By Jack Fisher

"Can the fish see the snow falling?" Clara asked, looking into the half-frozen pond, crouched on her knees; I standing next to her, compacting a snowball in the palms of my gloves, preparing to snowball Ms. Kennedy's cats. Sleek and long with matted whiskers, spitting and hissing, they would slink through Ms. Kennedy's garden and Clara and I, the hunters with our stove-pipe hats bobbing behind us, would run after those felines and bombard them with snowballs until their tan fur was soon caked white. I often went for the greens of their eyes...

Clara would sometimes participate, but showed little or no excitement as I did.

"I'm not sure," I reply, eyeing one of those cats tip-toeing by through the snow-capped bushes. "What do you think?"

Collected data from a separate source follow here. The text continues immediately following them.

==> v36: inputs <==
==> flow/design.v (excerpt) <==
module aoc_day2 (
    input         clock,
    input         reset,
    input  [63:0] data_value,
    input         data_valid,
    output        data_ready,
    output        result_valid,
    output [63:0] result_value
);
    wire [1:0] debug_unused;
    aoc aoc (
        .clock        (clock),
        .reset        (reset),
        .puzzle       (5'b00100),
        .data_value   (data_value),
        .data_valid   (data_valid),
        .data_ready   (data_ready),
        .result_valid (result_valid),
        .result_value (result_value),
        .debug        (debug_unused)
    );
endmodule
clock: 3.22 ns
lec_check: 0
cap_margin: 20
core_margin: 2
core_utilization: 68
cts_cluster_size: 41
slew_margin: 20
run.sh (not shown) runs the stock make flow with config.mk's settings and CLKGATE_MAP_FILE=.
==> v4 (differences from v36) <==
--- a/flow/config.mk
+++ b/flow/config.mk
@@ -6,7 +6,10 @@
 export NUM_CORES = 4
 export LEC_CHECK = 0
+export ABC_AREA = 0
 export CAP_MARGIN = 20
 export CORE_MARGIN = 2
-export CORE_UTILIZATION = 68
-export CTS_CLUSTER_SIZE = 41
+export CORE_UTILIZATION = 41
+export CTS_CLUSTER_DIAMETER = 66
+export MIN_ROUTING_LAYER = met2
+export PLACE_DENSITY_LB_ADDON = 0.09
 export SLEW_MARGIN = 20
==> flow/constraint.sdc (replaced) <==
create_clock -name core_clock -period 5.0 [get_ports {clock}]
set_input_delay 1.0000 -clock core_clock [delete_from_list [all_inputs] [get_ports {clock}]]
set_output_delay 1.0000 -clock core_clock [all_outputs]
set_load 0.01 [all_outputs]
==> v32 (differences from v36) <==
--- a/flow/config.mk
+++ b/flow/config.mk
@@ -8,5 +8,4 @@
 export CAP_MARGIN = 20
 export CORE_MARGIN = 2
-export CORE_UTILIZATION = 68
-export CTS_CLUSTER_SIZE = 41
+export CORE_UTILIZATION = 10
 export SLEW_MARGIN = 20
==> flow/constraint.sdc (replaced) <==
create_clock -name core_clock -period 5.62 [get_ports {clock}]
set_input_delay 1.1240 -clock core_clock [delete_from_list [all_inputs] [get_ports {clock}]]
set_output_delay 1.1240 -clock core_clock [all_outputs]
set_load 0.01 [all_outputs]
==> v21 (differences from v36) <==
--- a/flow/config.mk
+++ b/flow/config.mk
@@ -8,5 +8,8 @@
 export CAP_MARGIN = 20
 export CORE_MARGIN = 2
-export CORE_UTILIZATION = 68
-export CTS_CLUSTER_SIZE = 41
-export SLEW_MARGIN = 20
+export CORE_UTILIZATION = 58
+export CTS_CLUSTER_SIZE = 30
+export MIN_ROUTING_LAYER = met1
+export PLACE_DENSITY = 0.66
+export SLEW_MARGIN = 30
+export TNS_END_PERCENT = 95
==> flow/constraint.sdc (replaced) <==
create_clock -name core_clock -period 3.01 [get_ports {clock}]
set_input_delay 0.6020 -clock core_clock [delete_from_list [all_inputs] [get_ports {clock}]]
set_output_delay 0.6020 -clock core_clock [all_outputs]
set_load 0.01 [all_outputs]
==> qor summary <==
Outcome: v32 finished clean; v4 finished clean; v36 finished clean; v21 finished with violations
Layout check failures: v32 -; v4 -; v36 -; v21 setup timing
Final standard cell area without fillers: v32 29960 µm²; v4 27050 µm²; v36 27830 µm²; v21 29650 µm²
Latency at later pin: v32 0.61 ns; v4 0.64 ns; v36 0.59 ns; v21 0.58 ns
Slowest Stage Delay on Critical Path: v32 0.92 ns; v4 0.70 ns; v36 0.36 ns; v21 0.34 ns
Via count of the first global-routing pass: v32 21110; v4 32140; v36 22410; v21 22740
Worst-path fanout max: v32 16; v4 7; v36 3; v21 3
Post-cts sizing count: v32 0; v4 0; v36 5; v21 58
Met2 Resource Use GR: v32 0.1064; v4 0.4258; v36 0.6155; v21 0.5278
Data arrival time at the worst-slack endpoint: v32 4.35 ns; v4 4.58 ns; v36 3.64 ns; v21 3.54 ns
Setup slack, reg-to-reg: v32 1.73 ns; v4 0.93 ns; v36 0.08 ns; v21 -0.08 ns
Pwr per Cell Area: v32 437.2 nW/µm²; v4 568.4 nW/µm²; v36 860.7 nW/µm²; v21 891.3 nW/µm²
Period Utilization, post-route: v32 0.6916; v4 0.8143; v36 0.9754; v21 1.028
Relative contribution of combinational cells to total power: v32 0.477; v4 0.486; v36 0.520; v21 0.543
Hold Path Origin: v32 aoc.range[4]; v4 aoc.range[21]; v36 reset; v21 reset
CP Launch Point: v32 aoc.bcd._120[4]; v4 aoc._32[17]; v36 aoc._36[1]; v21 aoc._36[1]
Global-route wire length before repair: v32 123200 µm; v4 114900 µm; v36 106800 µm; v21 110300 µm
Number of cells in the finished layout apart from fillers: v32 6278; v4 3877; v36 3676; v21 3908
module signextend (entrada,salida,tipo);
  input [27:0] entrada;
  input [1:0] tipo;
  output reg [31:0] salida;
  always @(entrada,tipo)   
  begin                    
    case (tipo)
      2'b00:   
			salida=entrada[16]?{15'b111111111111111,entrada[16:0]}:{15'b0,entrada[16:0]};
      2'b01:   
			salida=entrada[19]?{12'b111111111111,entrada[19:0]}:{12'b0,entrada[19:0]};
      2'b10:   
			salida=entrada[23]?{8'b11111111,entrada[23:0]}:{8'b0,entrada[23:0]};
      2'b11:   
			salida=entrada[27]?{4'b1111,entrada[27:0]}:{4'b0,entrada[27:0]};
    endcase
  end
endmodule
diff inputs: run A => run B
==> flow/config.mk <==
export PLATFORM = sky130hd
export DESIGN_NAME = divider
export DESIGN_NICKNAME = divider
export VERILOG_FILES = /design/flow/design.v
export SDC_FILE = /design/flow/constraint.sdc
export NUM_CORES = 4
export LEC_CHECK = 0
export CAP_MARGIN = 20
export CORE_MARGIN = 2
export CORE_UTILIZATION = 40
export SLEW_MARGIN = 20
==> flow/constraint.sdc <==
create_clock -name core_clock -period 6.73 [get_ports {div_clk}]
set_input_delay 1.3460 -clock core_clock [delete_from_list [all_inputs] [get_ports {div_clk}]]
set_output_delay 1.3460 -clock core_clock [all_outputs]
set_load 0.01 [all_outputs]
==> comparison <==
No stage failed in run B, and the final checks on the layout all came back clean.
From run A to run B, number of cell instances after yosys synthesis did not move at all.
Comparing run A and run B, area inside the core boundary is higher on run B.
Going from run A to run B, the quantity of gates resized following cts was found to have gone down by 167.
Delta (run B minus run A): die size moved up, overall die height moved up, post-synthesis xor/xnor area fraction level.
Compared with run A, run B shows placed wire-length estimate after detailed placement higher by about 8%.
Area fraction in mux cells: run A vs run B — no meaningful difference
== v38 ==
## ALU_STAGE
module ALU_STAGE (
  input clock_in,
  input [31:0] a_in,
  input [31:0] b_in,
  input [3:0] uop_in,
  output [31:0] result_out
);
Size in the first run: about 100 flip-flops, roughly 100 I/O pins, roughly 13,000 sq um of cells after synthesis.
==> flow/config.mk <==
export PLATFORM = sky130hd
export DESIGN_NAME = ALU_STAGE
export DESIGN_NICKNAME = ALU_STAGE
export VERILOG_FILES = /design/flow/design.v
export SDC_FILE = /design/flow/constraint.sdc
export NUM_CORES = 4
export LEC_CHECK = 0
export ABC_AREA = 1
export CAP_MARGIN = 35
export CORE_MARGIN = 2
export CORE_UTILIZATION = 58
export CTS_CLUSTER_DIAMETER = 33
export CTS_CLUSTER_SIZE = 72
export HOLD_SLACK_MARGIN = 0.3
export MIN_ROUTING_LAYER = met1
export SETUP_SLACK_MARGIN = 0.12
export SLEW_MARGIN = 20
export TNS_END_PERCENT = 45
==> flow/constraint.sdc <==
create_clock -name core_clock -period 2.14 [get_ports {clock_in}]
set_input_delay 0.4280 -clock core_clock [delete_from_list [all_inputs] [get_ports {clock_in}]]
set_output_delay 0.4280 -clock core_clock [all_outputs]
set_load 0.01 [all_outputs]
run.sh (not shown) runs the stock make flow with config.mk's settings and CLKGATE_MAP_FILE=.
Complete run, failing final checks: v38, reason negative setup slack.
> inputs changed (v38 -> v12)
Settings: removing SETUP_SLACK_MARGIN (formerly 0.12); changing CAP_MARGIN from 35 to 20; removing CTS_CLUSTER_SIZE (formerly 72); removing CTS_CLUSTER_DIAMETER (formerly 33); removing HOLD_SLACK_MARGIN (formerly 0.3); removing TNS_END_PERCENT (formerly 45); removing MIN_ROUTING_LAYER (formerly met1); changing CORE_UTILIZATION from 58 to 40; removing ABC_AREA (formerly 1); changing the clock period (ns, I/O delays scaled along) from 2.14 to 3.7.
--- outcome ---
Summary of v38 and v12: one run falls short of a clean finish, namely v38. Although v38 finished all stages, its layout failed final checks on negative setup slack. Sort v12 and v38 by portion of total power attributed to the clock network asc -> top: v38. v38 -> v12: number of nets at floorplan decreased by more than a quarter. v38 vs v12, worst hold path class: in2reg vs reg2reg. Diff v38 -> v12 | total cell area reported by yosys after synthesis | decrease of 15%. Post-synthesis instance total, v12 vs v38: down by more than a quarter.
Inputs modified between v12 and v55:
Settings: CORE_UTILIZATION now 72, was 40; CTS_CLUSTER_SIZE now 100, previously not set; CTS_CLUSTER_DIAMETER now 353, previously not set; CORE_ASPECT_RATIO now 0.5, previously not set; ABC_AREA now 1, previously not set; PLACE_DENSITY now 0.38, previously not set; the clock period (ns, I/O delays scaled along) now 1.46, was 3.7.
Results
In the flow results for v55 and v12, the die size is smaller on v55.
Taking v12 as the reference, in v55 complex-gate fraction of the synthesized area lower; average size of a mapped cell now smaller.
Taking v55 as 1.0, v12 lands at 0.61 on synthesized instance count.
Taking v55 over v12, the number of distinct library cells after synthesis ratio works out to 0.45.
As far as number of register bits inferred by synthesis goes, v12 and v55 are indistinguishable; the numbers are identical.
What ended v55 was a tool error in detailed placement (3_5_place_dp); the run never finished.
[v55 vs v12] area of the synthesized netlist per yosys stat: higher in v55
Core utilization at floorplan was lower in the run labelled v12.
[v55] netlist area before placement rose about 17% relative to v12
Modified inputs, v19 compared to v55
Settings: clearing CTS_CLUSTER_SIZE, which used to be 100; swapping 353 for 27 in CTS_CLUSTER_DIAMETER; swapping 72 for 65 in CORE_UTILIZATION; clearing ABC_AREA, which used to be 1; clearing CORE_ASPECT_RATIO, which used to be 0.5; clearing PLACE_DENSITY, which used to be 0.38; swapping 1.46 for 3.12 in the clock period (ns, I/O delays scaled along).
Notes after the runs:
- Layout checks on v19: not met. Flow itself completed; violations: negative setup slack.
- v55 never completed, since it errored out during detailed placement (3_5_place_dp).
- Proportion of register bits with asynchronous set or reset after synthesis: v19 vs v55 identical
- v19 ends up with a floorplan-stage core utilization that is 7.4 points lower than in v55.
- Number of instances in the synthesized netlist, v55 and v19: lower on v19
- v19 ends up with higher post-synthesis sequential area ratio than v55 does.
- Synthesized cell area went down by more than 10% going from v55 to v19.
- Higher full die area goes to v55 over v19.
- Taking v55 over v19, the total nets after synthesis ratio works out to 1.6.
- In the tables for v55 and v19, portion of netlist area occupied by mux cells reads higher with v19.

---

Starting RTL as in the previous note.
Settings: LEC_CHECK=0, CAP_MARGIN=10, CELL_PAD_IN_SITES_GLOBAL_PLACEMENT=3, CORE_MARGIN=7, CORE_UTILIZATION=40, CTS_CLUSTER_SIZE=58, MIN_ROUTING_LAYER=met2, SETUP_SLACK_MARGIN=-0.2, SLEW_MARGIN=20, TNS_END_PERCENT=75; clock period 5.5 ns.
The baseline completed without violations.
Next try:
==> flow/config.mk (replaced) <==
export PLATFORM = sky130hd
export DESIGN_NAME = ALU_STAGE
export DESIGN_NICKNAME = ALU_STAGE
export VERILOG_FILES = /design/flow/design.v
export SDC_FILE = /design/flow/constraint.sdc
export NUM_CORES = 4
export LEC_CHECK = 0
export ABC_AREA = 0
export CAP_MARGIN = 35
export CORE_MARGIN = 2
export CORE_UTILIZATION = 61
export MIN_ROUTING_LAYER = met1
export SETUP_SLACK_MARGIN = -0.11
export SLEW_MARGIN = 20
export TNS_END_PERCENT = 45
==> flow/constraint.sdc (replaced) <==
create_clock -name core_clock -period 2.14 [get_ports {clock_in}]
set_input_delay 0.4280 -clock core_clock [delete_from_list [all_inputs] [get_ports {clock_in}]]
set_output_delay 0.4280 -clock core_clock [all_outputs]
set_load 0.01 [all_outputs]
What happened:
- With this change the flow did not get past clock tree synthesis (4_1_cts) on DPL-0033
- die area falls by 41%
- synthesized cell count stays the same
- area after synthesis is unchanged
Next try:
--- a/flow/config.mk
+++ b/flow/config.mk
@@ -8 +7,0 @@
-export ABC_AREA = 0
@@ -11,3 +10,3 @@
-export CORE_UTILIZATION = 61
-export MIN_ROUTING_LAYER = met1
-export SETUP_SLACK_MARGIN = -0.11
+export CORE_UTILIZATION = 68
+export CTS_CLUSTER_DIAMETER = 244
+export CTS_CLUSTER_SIZE = 52
@@ -15 +13,0 @@
-export TNS_END_PERCENT = 45
==> flow/constraint.sdc (replaced) <==
create_clock -name core_clock -period 2.6 [get_ports {clock_in}]
set_input_delay 0.5200 -clock core_clock [delete_from_list [all_inputs] [get_ports {clock_in}]]
set_output_delay 0.5200 -clock core_clock [all_outputs]
set_load 0.01 [all_outputs]
Result: This time the run died in global routing (5_1_grt); synthesized area stays the same; synthesized cell count stays the same; die area drops by 10%.
Next try:
--- a/flow/config.mk
+++ b/flow/config.mk
@@ -8 +8,2 @@
-export CAP_MARGIN = 35
+export ABC_AREA = 1
+export CAP_MARGIN = 20
@@ -10,3 +11,3 @@
-export CORE_UTILIZATION = 68
-export CTS_CLUSTER_DIAMETER = 244
-export CTS_CLUSTER_SIZE = 52
+export CORE_UTILIZATION = 72
+export CTS_CLUSTER_DIAMETER = 353
+export CTS_CLUSTER_SIZE = 100
==> flow/constraint.sdc (replaced) <==
create_clock -name core_clock -period 1.46 [get_ports {clock_in}]
set_input_delay 0.2920 -clock core_clock [delete_from_list [all_inputs] [get_ports {clock_in}]]
set_output_delay 0.2920 -clock core_clock [all_outputs]
set_load 0.01 [all_outputs]
After rerunning:
- This time the run never finished: it broke off in detailed placement (3_5_place_dp)
- synthesized cell count grows by about 65%
- synthesized area grows by 17%
- die area grows by 10%
Next try:
--- a/flow/config.mk
+++ b/flow/config.mk
@@ -8 +7,0 @@
-export ABC_AREA = 1
@@ -11,3 +10,3 @@
-export CORE_UTILIZATION = 72
-export CTS_CLUSTER_DIAMETER = 353
-export CTS_CLUSTER_SIZE = 100
+export CORE_UTILIZATION = 65
+export CTS_CLUSTER_DIAMETER = 28
+export CTS_CLUSTER_SIZE = 72
==> flow/constraint.sdc (replaced) <==
create_clock -name core_clock -period 3.1 [get_ports {clock_in}]
set_input_delay 0.6200 -clock core_clock [delete_from_list [all_inputs] [get_ports {clock_in}]]
set_output_delay 0.6200 -clock core_clock [all_outputs]
set_load 0.01 [all_outputs]
=>
- The changed run finished with setup timing left
- synthesized area decreases by about a fifth
- die size decreases by a few percent
- synthesized cell count decreases by well over a third

---

## job 2813
Starting RTL as in the previous note.
export LEC_CHECK = 0
export ABC_AREA = 0
export CAP_MARGIN = 35
export CORE_MARGIN = 2
export CORE_UTILIZATION = 61
export HOLD_SLACK_MARGIN = 0.29
export MIN_ROUTING_LAYER = met1
export SETUP_SLACK_MARGIN = -0.13
export SLEW_MARGIN = 20
export TNS_END_PERCENT = 45
create_clock -name core_clock -period 2.14 [get_ports {clock_in}]
Job 2813 terminated abnormally: clock tree synthesis (4_1_cts) reported DPL-0033.
#### Input delta (job 1969 over job 2813)
diff --git a/flow/config.mk b/flow/config.mk
--- a/flow/config.mk
+++ b/flow/config.mk
@@ -11,2 +11 @@
-export CORE_UTILIZATION = 61
-export HOLD_SLACK_MARGIN = 0.29
+export CORE_UTILIZATION = 72
@@ -14 +13 @@
-export SETUP_SLACK_MARGIN = -0.13
+export SETUP_SLACK_MARGIN = -0.01
==> flow/constraint.sdc <==
create_clock -name core_clock -period 1.37 [get_ports {clock_in}]
set_input_delay 0.2740 -clock core_clock [delete_from_list [all_inputs] [get_ports {clock_in}]]
set_output_delay 0.2740 -clock core_clock [all_outputs]
set_load 0.01 [all_outputs]
==> results <==
In job 1969 relative to job 2813, area of the core had gone down by more than 10%.
FAIL job 1969 @ detailed placement (3_5_place_dp): tool exited with error
Between job 1969 and job 2813, it is job 1969 whose total die size is lower, by 15%.
As of job 1969, weighted congestion reported at the end of routability-driven placement had risen by a little under 10% compared to job 2813.
### job 1969 -> job 9546
diff --git a/flow/config.mk b/flow/config.mk
--- a/flow/config.mk
+++ b/flow/config.mk
@@ -10,2 +10,4 @@
-export CORE_MARGIN = 2
-export CORE_UTILIZATION = 72
+export CELL_PAD_IN_SITES_DETAIL_PLACEMENT = 2
+export CORE_MARGIN = 10
+export CORE_UTILIZATION = 44
+export CTS_CLUSTER_SIZE = 86
@@ -13 +14,0 @@
-export SETUP_SLACK_MARGIN = -0.01
==> flow/constraint.sdc <==
create_clock -name core_clock -period 2.14 [get_ports {clock_in}]
set_input_delay 0.4280 -clock core_clock [delete_from_list [all_inputs] [get_ports {clock_in}]]
set_output_delay 0.4280 -clock core_clock [all_outputs]
set_load 0.01 [all_outputs]
Notes after the runs:
Job 9546 failed in detailed placement (3_5_place_dp) with DPL-0033. Comparing job 1969 against job 9546, there is no change at all in average instance area after synthesis. Looking at die area across both flows, job 9546 is the weaker of the two, with job 1969 ahead. Diff job 9546..job 1969 | post-synthesis adder-cell area fraction | unchanged. Job 9546 vs. job 1969: floorplan-stage core utilization went down by 30 points. As far as yosys-reported design area after synthesis goes, job 9546 and job 1969 are indistinguishable; the numbers are identical. Diff job 1969..job 9546 | netlist area before placement | unchanged. Horizontal die size, job 9546 and job 1969: higher on job 9546. Job 9546 against job 1969: core outline area now larger; height of the die now larger. Between job 9546 and job 1969, number of core rows is higher for job 9546, job 1969 comes in under that. Final weighted congestion of routability-driven global placement down 18% in job 9546 wrt job 1969.
Relative to job 9546, the following input files were edited for job 9760:
diff --git a/flow/config.mk b/flow/config.mk
--- a/flow/config.mk
+++ b/flow/config.mk
@@ -10,4 +10,5 @@
-export CELL_PAD_IN_SITES_DETAIL_PLACEMENT = 2
-export CORE_MARGIN = 10
-export CORE_UTILIZATION = 44
-export CTS_CLUSTER_SIZE = 86
+export CORE_ASPECT_RATIO = 0.87
+export CORE_MARGIN = 2
+export CORE_UTILIZATION = 72
+export CTS_CLUSTER_DIAMETER = 191
+export CTS_CLUSTER_SIZE = 17
@@ -14,0 +16 @@
+export SETUP_SLACK_MARGIN = -0.01
==> flow/constraint.sdc <==
create_clock -name core_clock -period 1.37 [get_ports {clock_in}]
set_input_delay 0.2740 -clock core_clock [delete_from_list [all_inputs] [get_ports {clock_in}]]
set_output_delay 0.2740 -clock core_clock [all_outputs]
set_load 0.01 [all_outputs]
--- outcome ---
Job 9760 is listed as incomplete: the tool reported an error in detailed placement (3_5_place_dp) and the run ended there. Number of placement rows, job 9760 vs job 9546: down by more than a quarter. Re share of synthesized cell area in and-or and or-and compound cells: no difference whatsoever between job 9760 and job 9546. Area after synthesis delta (job 9546 -> job 9760): insignificant. In the flow results for job 9546 and job 9760, the effective utilization at floorplan is smaller on job 9546. Weighted congestion at the end of routability-driven global placement: job 9760 vs job 9546 up about 16%. Job 9760 against job 9546: count of pins on the block boundary flat; total die size dropped about 50%; count of library flops with an enable pin stayed essentially flat.

---

## run 1
Starting RTL as in the previous note.
export LEC_CHECK = 0
export CAP_MARGIN = 20
export CORE_MARGIN = 2
export CORE_UTILIZATION = 70
export CTS_CLUSTER_DIAMETER = 27
export CTS_CLUSTER_SIZE = 37
export HOLD_SLACK_MARGIN = 0.29
export SETUP_SLACK_MARGIN = 0.87
export SLEW_MARGIN = 20
create_clock -name core_clock -period 3.12 [get_ports {clock_in}]
Tool error GRT-0116 stopped run 1 during global routing; no final results.
Input-level comparison between run 2 and run 1:
- CORE_UTILIZATION changed from 70 to 71
- CTS_CLUSTER_DIAMETER changed from 27 to 28
- TNS_END_PERCENT newly set to 5
- CTS_CLUSTER_SIZE changed from 37 to 87
- HOLD_SLACK_MARGIN changed from 0.29 to -0.08
- SETUP_SLACK_MARGIN changed from 0.87 to 0.17
- the clock period (ns, I/O delays scaled along) changed from 3.12 to 3.16
Notes after the runs:
- Final checks on run 2, whose flow otherwise completed, came back failing, citing negative setup slack.
- Run 1 did not finish; the tool stopped in global routing with error GRT-0116.
- Taking run 1 as the reference, in run 2 post-place instance area went down; count of placed standard cells including taps went down about 2%.
- Of run 2 and run 1, run 2 shows the lower die span in y, with run 1 above it.
diff inputs: run 2 => run 3
- a deleted CTS_CLUSTER_SIZE that had been 87
- a deleted HOLD_SLACK_MARGIN that had been -0.08
- a change of CORE_UTILIZATION from 71 to 9
- a deleted TNS_END_PERCENT that had been 5
- a deleted CTS_CLUSTER_DIAMETER that had been 28
- a deleted SETUP_SLACK_MARGIN that had been 0.17
- a change of the clock period (ns, I/O delays scaled along) from 3.16 to 4.67
## What came out
- Run 2 finished all stages; however, its layout fails the closing checks, the failures being negative setup slack.
- Run 3: no failed stages, no open violations at the end
- Run 3: met3 track utilization from global routing lower than run 2
- Data arrival time at the worst-slack endpoint (higher): run 3
- Run 3: mean number of vias per cell is 3.9 lower than what run 2 reported.
- Lower clock skew among run 3 and run 2: run 3
- A capturing element of the worst setup path of result_q[31] is what run 3 shows, while result_q[29] belongs to run 2.
- Fraction of the core area covered by cells at the end of the flow (higher): run 2
- Setup slack was higher in the run labelled run 3.
- Power in the clock group: run 3 better than run 2
- Growth of design area from synthesis to finish: run 3 > run 2
> inputs changed (run 3 -> run 4)
- a change of CORE_UTILIZATION from 9 to 68
- a change of the clock period (ns, I/O delays scaled along) from 4.67 to 3.7
==> results <==
Side by side, sequential power turned out higher in run 4 than in run 3. Comparing the two runs side by side, run 4 comes out behind run 3 on register-to-register slack. Diff run 3 -> run 4 | peak per-stage delay on the critical path | decrease of 0.09 ns. [compare] base=run 3 new=run 4: share of power burned in the clock network +0.7 points, cell area after layout -11%. From run 4 to run 3, gate count of the mapped netlist did not move at all. Run 4: worst max-slew margin expressed relative to the limit 1.4 points above run 3. Number of buffer and inverter stages on the critical path: higher on run 3. Comparing die area for run 4 and run 3, the bigger number came from run 3. Comparing run 3 against run 4, there is no change at all in final number of hold-violating endpoints.

---

Starting RTL as in the previous note.
## ALU_STAGE
module ALU_STAGE (
  input clock_in,
  input [31:0] a_in,
  input [31:0] b_in,
  input [3:0] uop_in,
  output [31:0] result_out
);
Settings: LEC_CHECK=0, ABC_AREA=1, CAP_MARGIN=20, CORE_ASPECT_RATIO=0.5, CORE_MARGIN=2, CORE_UTILIZATION=72, CTS_CLUSTER_DIAMETER=353, CTS_CLUSTER_SIZE=100, PLACE_DENSITY=0.89, SETUP_SLACK_MARGIN=0.22, SLEW_MARGIN=20, TNS_END_PERCENT=5; clock period 1.46 ns.
The starting point aborted during detailed placement (3_5_place_dp) on DPL-0033.
Edit:
Settings changed: ABC_AREA 1 to default, CORE_ASPECT_RATIO 0.5 to default, CORE_UTILIZATION 72 to 69, CTS_CLUSTER_DIAMETER 353 to 27, CTS_CLUSTER_SIZE 100 to 37, HOLD_SLACK_MARGIN from default to 0.29, PLACE_DENSITY 0.89 to default, SETUP_SLACK_MARGIN 0.22 to default, TNS_END_PERCENT 5 to default.
Clock period 1.46 ns to 3.12 ns, I/O delays scaled along.
What happened: This time the run completed and failed the layout checks on setup timing; synthesized cell count shrinks by 39%; synthesized area drops by 15%; die area went down by 11%.
Edit:
Settings changed: CORE_UTILIZATION 69 to 67, CTS_CLUSTER_DIAMETER 27 to 28, CTS_CLUSTER_SIZE 37 to default, HOLD_SLACK_MARGIN 0.29 to default, SETUP_SLACK_MARGIN from default to 0.17.
Clock period 3.12 ns to 3.16 ns, I/O delays scaled along.
Effect: The new run ran to the end with violations: setup timing; via count came out higher by 2.9%; clock-buffer cell count stays the same; setup slack degrades by 0.057 ns; total power came out higher by 2.2%; clock power is about the same.
Power and IR drop assume default switching activity.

"I'm not exactly sure, either," Clara said, standing up and brushing the snow from her knees.

"Shh! There's one!" I tell her. I bend down behind a bush, Clara sighs and bends down beside me. The cat hears the movement our snow suits make rubbing together and stops dead in its tracks, staring in our direction. We were very quiet. I hold my hand up in warning. There is a crystalline silence now and the bitter December winds slice and gnaw at my ears. Clara pokes me in my side. "Stop." I whisper.

The snowball was beginning to break and melt in my hand so I threw its remains, but it misses the cat. It takes off, sluicing on its bottom. Now we stood like lost travelers at the edge of the pond as a silent, one-clouded piece of Heaven drifted by us and unzipped, releasing its innards: Snow. I turn to Clara and ask: "Do you wanna' post a snowball through Mrs. Clemintines' mailbox?"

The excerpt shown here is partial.